#### Exercise objective
The required output is the exact run of lines below that opens at the line with "global route |" and closes at the line with "## worst reg2reg".

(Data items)

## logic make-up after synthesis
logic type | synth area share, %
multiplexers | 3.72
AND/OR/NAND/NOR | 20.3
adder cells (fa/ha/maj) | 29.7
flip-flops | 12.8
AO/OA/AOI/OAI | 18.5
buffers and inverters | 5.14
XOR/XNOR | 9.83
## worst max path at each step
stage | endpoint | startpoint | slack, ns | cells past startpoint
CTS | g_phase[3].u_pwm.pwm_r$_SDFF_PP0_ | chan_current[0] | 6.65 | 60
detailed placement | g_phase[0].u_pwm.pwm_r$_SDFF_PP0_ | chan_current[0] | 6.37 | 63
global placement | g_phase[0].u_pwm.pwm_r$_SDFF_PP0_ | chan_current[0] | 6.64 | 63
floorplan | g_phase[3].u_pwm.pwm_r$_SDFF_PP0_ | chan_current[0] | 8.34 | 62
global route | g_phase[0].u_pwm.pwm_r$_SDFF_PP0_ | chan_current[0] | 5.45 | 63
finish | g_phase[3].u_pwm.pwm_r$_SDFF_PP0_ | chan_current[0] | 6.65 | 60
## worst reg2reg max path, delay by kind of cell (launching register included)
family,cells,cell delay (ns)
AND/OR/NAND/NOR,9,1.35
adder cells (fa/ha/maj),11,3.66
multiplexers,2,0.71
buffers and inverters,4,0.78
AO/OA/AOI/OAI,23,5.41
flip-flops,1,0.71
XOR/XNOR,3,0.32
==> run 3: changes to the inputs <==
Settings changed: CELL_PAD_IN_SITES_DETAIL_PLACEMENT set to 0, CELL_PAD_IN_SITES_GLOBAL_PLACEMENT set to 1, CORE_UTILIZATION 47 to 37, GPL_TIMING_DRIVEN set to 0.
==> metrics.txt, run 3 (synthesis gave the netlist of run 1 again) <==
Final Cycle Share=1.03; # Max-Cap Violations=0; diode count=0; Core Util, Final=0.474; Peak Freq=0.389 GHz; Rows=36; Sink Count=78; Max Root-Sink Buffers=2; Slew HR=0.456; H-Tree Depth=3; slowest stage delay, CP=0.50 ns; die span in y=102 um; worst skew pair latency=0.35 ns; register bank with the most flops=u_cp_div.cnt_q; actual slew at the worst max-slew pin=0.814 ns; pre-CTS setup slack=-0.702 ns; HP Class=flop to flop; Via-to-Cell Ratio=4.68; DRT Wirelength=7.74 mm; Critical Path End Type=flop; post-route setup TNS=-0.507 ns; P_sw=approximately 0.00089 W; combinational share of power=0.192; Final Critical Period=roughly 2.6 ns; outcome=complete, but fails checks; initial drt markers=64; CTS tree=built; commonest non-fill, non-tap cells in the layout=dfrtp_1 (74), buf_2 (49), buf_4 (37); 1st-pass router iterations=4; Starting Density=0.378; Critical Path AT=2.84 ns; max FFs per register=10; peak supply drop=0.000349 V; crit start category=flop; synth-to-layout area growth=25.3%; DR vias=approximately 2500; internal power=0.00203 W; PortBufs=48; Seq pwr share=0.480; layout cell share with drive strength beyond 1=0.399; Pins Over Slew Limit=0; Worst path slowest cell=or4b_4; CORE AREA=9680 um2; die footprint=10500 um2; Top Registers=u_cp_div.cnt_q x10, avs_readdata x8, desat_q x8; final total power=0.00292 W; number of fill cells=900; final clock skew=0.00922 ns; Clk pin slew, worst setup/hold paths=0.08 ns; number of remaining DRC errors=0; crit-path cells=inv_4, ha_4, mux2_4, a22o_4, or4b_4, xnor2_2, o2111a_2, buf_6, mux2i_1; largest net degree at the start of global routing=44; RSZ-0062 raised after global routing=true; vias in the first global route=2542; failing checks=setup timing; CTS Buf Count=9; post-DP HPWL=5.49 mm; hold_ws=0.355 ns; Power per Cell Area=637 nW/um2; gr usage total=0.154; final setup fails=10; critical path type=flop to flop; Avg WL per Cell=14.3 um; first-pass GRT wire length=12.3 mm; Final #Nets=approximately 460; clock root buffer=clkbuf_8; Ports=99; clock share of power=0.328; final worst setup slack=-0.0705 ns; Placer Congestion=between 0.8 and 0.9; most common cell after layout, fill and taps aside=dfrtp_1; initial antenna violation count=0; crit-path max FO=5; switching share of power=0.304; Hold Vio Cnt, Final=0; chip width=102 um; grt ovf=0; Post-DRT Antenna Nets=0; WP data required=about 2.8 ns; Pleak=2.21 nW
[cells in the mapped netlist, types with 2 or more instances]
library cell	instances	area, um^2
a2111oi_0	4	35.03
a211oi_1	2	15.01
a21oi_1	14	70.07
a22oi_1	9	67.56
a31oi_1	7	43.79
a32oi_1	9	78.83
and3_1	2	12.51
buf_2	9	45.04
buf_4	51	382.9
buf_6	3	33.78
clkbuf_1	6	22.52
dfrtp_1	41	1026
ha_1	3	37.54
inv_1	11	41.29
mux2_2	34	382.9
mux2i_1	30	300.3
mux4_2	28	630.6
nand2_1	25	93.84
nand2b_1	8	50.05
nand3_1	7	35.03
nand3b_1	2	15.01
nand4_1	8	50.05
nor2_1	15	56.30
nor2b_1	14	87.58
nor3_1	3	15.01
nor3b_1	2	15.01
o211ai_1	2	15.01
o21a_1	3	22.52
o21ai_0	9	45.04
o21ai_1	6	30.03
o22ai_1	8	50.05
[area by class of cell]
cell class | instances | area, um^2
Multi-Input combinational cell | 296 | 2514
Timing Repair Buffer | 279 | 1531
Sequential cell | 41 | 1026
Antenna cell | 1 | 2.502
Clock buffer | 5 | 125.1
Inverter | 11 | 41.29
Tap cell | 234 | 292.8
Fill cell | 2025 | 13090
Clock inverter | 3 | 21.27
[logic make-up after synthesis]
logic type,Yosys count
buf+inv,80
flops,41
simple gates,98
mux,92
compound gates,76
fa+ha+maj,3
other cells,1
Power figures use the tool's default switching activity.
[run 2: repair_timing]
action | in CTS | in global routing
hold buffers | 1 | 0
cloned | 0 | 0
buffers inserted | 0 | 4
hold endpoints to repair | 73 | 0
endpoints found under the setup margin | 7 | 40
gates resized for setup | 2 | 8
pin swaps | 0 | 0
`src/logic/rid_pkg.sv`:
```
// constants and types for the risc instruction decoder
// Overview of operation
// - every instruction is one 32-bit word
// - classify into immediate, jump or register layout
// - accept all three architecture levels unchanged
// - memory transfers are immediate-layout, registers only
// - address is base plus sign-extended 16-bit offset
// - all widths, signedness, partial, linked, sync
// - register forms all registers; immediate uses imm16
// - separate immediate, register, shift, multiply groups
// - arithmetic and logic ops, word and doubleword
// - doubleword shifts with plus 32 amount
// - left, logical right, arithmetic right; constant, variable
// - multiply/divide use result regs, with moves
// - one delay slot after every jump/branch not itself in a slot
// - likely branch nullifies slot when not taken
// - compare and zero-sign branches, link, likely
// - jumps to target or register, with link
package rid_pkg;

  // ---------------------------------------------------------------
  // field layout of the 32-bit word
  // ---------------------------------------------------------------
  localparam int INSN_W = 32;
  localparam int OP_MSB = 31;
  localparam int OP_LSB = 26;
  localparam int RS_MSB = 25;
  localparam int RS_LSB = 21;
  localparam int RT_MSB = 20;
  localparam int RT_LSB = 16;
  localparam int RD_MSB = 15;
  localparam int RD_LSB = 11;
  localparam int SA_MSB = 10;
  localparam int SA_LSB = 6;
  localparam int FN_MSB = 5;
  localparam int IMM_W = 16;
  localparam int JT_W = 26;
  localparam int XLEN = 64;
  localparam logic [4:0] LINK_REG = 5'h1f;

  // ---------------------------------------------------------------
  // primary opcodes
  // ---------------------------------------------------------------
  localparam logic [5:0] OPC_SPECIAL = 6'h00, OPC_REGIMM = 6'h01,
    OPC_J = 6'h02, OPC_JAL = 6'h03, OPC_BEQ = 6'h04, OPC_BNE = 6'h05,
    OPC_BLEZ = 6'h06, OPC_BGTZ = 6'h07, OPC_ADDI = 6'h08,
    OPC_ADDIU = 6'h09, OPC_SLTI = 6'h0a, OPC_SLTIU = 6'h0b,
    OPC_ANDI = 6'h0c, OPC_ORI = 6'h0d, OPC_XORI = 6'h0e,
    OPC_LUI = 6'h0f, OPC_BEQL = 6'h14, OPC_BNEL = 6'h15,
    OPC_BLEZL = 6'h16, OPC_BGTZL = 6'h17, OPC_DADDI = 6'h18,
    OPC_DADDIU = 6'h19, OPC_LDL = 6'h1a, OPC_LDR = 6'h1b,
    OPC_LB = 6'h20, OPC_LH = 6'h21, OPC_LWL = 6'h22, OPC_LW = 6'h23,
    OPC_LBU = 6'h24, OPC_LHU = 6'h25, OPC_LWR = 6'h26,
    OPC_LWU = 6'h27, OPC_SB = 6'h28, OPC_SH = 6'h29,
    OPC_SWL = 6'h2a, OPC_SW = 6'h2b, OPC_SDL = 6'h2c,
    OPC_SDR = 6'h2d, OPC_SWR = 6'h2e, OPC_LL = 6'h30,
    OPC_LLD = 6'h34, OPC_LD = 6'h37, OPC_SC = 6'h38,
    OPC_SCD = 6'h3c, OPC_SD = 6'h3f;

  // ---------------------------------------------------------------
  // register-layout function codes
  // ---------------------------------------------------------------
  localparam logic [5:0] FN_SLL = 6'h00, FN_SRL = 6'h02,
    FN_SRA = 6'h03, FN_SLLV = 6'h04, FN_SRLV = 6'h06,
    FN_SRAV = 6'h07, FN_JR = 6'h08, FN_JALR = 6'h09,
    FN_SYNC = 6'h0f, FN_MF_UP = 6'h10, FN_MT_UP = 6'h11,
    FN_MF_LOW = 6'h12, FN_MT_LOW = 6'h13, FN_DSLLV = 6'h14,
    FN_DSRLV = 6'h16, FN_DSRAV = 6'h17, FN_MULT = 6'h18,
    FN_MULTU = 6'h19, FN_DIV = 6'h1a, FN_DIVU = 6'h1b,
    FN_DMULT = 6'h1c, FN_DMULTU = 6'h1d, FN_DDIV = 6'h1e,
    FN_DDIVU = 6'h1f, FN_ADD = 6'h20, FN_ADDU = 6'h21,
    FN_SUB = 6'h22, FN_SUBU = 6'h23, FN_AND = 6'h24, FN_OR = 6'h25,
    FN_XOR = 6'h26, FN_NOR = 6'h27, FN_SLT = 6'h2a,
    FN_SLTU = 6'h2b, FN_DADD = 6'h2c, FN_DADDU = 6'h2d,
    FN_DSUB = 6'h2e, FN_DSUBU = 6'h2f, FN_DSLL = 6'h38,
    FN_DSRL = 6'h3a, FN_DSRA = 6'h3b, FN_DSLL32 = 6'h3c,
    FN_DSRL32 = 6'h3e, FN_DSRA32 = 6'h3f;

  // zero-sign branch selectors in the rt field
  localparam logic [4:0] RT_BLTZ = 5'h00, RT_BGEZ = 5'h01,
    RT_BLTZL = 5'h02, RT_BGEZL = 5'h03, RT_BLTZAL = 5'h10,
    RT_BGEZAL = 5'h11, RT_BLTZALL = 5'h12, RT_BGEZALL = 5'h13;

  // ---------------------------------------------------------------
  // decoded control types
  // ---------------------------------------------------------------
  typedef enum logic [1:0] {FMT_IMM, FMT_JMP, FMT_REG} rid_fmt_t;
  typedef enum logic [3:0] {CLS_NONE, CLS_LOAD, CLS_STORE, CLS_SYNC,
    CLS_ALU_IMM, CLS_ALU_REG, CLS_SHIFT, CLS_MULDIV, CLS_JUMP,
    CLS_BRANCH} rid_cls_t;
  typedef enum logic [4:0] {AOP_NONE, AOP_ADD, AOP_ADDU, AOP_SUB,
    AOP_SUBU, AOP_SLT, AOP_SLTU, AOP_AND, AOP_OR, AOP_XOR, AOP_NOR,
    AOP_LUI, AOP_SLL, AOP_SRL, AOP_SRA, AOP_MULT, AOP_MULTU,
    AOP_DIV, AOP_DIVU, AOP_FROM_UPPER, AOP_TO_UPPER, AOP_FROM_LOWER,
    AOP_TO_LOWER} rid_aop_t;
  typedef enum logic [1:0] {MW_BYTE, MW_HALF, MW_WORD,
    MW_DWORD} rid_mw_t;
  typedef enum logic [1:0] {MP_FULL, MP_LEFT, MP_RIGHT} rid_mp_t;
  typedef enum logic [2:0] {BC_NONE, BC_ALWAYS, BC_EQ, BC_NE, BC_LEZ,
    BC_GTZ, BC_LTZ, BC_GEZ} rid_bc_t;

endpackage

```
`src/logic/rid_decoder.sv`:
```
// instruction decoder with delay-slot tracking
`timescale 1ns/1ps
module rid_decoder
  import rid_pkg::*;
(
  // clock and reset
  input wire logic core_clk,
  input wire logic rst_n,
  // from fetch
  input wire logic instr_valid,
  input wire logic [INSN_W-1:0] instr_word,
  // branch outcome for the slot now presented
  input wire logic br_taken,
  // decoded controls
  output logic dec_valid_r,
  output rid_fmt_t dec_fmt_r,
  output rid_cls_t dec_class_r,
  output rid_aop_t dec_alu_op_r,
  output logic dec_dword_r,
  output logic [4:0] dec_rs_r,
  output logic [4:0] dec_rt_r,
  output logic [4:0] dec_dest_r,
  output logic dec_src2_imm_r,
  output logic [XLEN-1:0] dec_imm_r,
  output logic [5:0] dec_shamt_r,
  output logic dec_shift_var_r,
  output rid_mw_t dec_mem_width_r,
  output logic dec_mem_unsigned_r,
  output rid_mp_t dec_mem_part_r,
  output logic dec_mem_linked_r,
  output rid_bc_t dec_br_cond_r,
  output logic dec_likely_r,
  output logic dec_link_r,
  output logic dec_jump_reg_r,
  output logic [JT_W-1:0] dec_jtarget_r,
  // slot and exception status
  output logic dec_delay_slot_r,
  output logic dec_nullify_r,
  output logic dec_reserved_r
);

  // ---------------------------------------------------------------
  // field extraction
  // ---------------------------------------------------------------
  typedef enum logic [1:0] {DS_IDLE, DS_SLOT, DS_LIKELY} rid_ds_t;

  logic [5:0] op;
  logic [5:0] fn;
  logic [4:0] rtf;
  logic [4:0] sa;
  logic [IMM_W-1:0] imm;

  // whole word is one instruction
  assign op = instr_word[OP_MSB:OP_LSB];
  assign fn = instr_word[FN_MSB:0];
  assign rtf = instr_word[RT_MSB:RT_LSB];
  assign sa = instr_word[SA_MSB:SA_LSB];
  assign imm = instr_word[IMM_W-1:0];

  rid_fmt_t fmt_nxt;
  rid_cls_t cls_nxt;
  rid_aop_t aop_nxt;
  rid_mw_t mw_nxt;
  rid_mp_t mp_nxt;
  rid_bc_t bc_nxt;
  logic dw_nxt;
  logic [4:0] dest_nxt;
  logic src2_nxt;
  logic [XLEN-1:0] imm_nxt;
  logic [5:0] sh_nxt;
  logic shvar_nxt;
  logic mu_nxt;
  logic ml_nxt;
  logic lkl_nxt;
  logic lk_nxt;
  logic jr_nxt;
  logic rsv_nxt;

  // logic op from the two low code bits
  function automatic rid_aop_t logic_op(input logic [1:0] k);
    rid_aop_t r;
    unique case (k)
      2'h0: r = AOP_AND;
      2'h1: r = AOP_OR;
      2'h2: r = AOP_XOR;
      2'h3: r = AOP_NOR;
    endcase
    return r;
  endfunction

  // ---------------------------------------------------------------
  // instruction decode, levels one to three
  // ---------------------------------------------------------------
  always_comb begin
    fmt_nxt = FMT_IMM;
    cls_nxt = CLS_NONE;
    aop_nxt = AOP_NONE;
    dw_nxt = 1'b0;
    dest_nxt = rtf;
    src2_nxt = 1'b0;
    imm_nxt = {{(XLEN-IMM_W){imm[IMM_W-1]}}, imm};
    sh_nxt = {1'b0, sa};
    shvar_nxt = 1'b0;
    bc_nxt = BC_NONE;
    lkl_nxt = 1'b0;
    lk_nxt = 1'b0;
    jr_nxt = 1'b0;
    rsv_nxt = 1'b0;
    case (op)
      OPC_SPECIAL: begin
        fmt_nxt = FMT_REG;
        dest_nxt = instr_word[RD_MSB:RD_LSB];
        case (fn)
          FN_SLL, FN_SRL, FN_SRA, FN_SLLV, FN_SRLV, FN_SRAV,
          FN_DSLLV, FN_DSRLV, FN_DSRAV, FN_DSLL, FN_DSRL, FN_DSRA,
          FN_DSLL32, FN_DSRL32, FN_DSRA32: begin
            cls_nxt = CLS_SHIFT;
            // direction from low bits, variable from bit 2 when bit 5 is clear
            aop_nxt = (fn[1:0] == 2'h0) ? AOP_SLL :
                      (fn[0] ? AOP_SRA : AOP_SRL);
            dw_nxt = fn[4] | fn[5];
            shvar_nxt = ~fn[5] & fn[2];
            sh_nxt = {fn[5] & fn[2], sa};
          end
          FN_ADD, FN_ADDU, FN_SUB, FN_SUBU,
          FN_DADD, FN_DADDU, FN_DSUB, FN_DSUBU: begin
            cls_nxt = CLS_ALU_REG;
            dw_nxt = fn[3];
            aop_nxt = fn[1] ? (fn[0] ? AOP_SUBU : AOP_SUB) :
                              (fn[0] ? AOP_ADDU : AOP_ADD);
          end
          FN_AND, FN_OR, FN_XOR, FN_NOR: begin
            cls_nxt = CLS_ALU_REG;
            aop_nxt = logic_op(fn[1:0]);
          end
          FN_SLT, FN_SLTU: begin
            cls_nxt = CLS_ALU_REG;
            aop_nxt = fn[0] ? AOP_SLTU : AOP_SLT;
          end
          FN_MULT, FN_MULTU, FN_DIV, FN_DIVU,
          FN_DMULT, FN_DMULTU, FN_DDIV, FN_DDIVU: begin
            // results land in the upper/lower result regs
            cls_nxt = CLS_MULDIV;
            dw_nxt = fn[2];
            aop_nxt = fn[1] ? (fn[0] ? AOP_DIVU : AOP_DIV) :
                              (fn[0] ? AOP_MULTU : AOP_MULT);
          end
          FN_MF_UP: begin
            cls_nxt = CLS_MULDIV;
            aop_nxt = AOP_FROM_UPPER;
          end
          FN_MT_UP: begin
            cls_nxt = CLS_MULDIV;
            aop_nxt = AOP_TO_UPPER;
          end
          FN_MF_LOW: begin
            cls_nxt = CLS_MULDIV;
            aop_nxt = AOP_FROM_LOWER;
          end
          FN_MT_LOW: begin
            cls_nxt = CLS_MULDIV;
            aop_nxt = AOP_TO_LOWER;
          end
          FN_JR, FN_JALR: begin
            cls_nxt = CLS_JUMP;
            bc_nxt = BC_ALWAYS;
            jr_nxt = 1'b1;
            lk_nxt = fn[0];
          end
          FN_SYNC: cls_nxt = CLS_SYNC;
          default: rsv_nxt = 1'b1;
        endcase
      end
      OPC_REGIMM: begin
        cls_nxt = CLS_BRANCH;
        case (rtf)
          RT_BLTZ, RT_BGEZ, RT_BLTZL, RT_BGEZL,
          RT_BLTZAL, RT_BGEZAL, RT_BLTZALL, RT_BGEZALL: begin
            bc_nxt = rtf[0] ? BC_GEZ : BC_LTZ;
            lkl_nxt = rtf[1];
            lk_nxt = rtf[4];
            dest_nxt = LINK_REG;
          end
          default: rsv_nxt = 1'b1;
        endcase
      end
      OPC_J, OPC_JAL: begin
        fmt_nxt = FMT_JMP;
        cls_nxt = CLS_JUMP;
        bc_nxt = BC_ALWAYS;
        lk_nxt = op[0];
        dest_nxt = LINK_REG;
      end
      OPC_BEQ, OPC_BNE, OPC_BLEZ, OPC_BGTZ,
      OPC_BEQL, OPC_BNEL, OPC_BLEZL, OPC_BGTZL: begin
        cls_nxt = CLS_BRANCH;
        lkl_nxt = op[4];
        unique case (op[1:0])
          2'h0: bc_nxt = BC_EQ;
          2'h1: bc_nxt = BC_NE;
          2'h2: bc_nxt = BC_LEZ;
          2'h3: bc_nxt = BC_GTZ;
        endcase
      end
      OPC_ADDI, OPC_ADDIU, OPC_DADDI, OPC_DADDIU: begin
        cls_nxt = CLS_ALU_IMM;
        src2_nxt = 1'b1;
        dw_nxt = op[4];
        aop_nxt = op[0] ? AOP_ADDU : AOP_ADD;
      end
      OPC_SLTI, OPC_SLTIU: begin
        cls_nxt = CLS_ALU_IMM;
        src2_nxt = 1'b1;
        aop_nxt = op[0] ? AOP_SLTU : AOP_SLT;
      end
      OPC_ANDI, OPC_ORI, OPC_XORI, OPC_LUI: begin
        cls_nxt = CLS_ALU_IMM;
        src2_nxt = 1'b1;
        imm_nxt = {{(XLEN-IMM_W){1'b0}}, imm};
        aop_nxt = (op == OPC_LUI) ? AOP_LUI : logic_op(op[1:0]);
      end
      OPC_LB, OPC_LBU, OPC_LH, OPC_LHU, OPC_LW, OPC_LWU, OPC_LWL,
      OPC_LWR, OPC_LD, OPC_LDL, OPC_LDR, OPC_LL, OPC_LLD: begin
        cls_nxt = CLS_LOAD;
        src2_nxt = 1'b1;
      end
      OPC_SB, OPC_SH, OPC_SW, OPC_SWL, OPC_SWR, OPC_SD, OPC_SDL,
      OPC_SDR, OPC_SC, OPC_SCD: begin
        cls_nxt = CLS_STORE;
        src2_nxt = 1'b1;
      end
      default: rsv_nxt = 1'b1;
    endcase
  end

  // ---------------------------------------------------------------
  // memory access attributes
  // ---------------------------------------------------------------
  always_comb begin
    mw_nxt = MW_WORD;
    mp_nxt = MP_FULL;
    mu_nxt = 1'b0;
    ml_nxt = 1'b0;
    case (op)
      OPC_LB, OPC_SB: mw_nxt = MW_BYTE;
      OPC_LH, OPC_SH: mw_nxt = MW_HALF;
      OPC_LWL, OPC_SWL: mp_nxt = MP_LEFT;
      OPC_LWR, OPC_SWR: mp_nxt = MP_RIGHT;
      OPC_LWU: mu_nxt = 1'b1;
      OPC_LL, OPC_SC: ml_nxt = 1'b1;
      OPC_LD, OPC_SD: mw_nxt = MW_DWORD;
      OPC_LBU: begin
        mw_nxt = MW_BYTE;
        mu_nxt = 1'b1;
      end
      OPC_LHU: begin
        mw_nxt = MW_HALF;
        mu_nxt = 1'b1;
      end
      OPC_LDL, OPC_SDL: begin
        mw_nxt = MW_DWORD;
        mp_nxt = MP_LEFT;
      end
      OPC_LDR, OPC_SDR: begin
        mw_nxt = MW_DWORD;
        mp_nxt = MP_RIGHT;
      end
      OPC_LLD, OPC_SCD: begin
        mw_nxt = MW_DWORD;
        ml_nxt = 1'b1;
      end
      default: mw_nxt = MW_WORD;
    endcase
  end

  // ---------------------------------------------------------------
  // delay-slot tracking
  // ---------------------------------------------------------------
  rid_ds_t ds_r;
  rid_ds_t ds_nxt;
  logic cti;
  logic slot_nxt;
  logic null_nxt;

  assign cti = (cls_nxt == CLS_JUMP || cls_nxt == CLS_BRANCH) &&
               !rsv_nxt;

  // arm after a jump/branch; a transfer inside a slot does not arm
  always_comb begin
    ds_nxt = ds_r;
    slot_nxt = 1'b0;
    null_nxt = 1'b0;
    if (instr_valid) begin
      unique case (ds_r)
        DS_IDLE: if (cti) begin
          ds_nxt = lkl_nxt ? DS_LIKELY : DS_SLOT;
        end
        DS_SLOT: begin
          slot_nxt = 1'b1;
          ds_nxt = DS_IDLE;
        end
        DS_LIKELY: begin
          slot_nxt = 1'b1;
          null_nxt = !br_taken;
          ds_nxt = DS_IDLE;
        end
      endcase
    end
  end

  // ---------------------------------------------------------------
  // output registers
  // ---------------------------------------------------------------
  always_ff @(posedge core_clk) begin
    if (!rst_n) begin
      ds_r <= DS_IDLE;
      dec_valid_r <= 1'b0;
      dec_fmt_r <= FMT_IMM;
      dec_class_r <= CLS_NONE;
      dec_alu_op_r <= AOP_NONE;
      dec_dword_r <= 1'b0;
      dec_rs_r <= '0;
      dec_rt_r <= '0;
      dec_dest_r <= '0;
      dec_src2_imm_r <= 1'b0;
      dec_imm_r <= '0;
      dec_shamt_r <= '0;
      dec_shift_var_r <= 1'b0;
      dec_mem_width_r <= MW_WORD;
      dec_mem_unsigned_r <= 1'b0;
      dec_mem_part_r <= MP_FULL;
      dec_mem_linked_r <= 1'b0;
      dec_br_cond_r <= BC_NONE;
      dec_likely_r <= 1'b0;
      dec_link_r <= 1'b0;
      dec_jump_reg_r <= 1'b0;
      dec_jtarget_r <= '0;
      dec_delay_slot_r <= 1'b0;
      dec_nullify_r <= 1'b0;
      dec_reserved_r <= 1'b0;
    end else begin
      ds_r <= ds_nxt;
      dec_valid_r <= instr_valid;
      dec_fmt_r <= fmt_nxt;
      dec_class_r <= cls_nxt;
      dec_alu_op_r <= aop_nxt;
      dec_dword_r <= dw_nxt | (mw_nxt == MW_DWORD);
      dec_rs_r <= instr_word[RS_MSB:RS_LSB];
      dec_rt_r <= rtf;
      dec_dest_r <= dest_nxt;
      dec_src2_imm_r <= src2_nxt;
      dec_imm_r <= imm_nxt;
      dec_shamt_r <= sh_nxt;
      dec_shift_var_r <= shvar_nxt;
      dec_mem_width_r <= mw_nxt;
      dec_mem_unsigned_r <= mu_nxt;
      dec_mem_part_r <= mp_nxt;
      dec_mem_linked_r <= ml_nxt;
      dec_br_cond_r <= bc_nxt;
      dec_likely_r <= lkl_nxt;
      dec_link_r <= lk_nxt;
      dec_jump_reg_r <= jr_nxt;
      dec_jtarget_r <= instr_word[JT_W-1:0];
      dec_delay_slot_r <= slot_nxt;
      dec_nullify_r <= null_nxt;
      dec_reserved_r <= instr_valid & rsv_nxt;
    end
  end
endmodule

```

#### Response below
global route | g_phase[0].u_pwm.pwm_r$_SDFF_PP0_ | chan_current[0] | 5.45 | 63
finish | g_phase[3].u_pwm.pwm_r$_SDFF_PP0_ | chan_current[0] | 6.65 | 60
## worst reg2reg max path, delay by kind of cell (launching register included)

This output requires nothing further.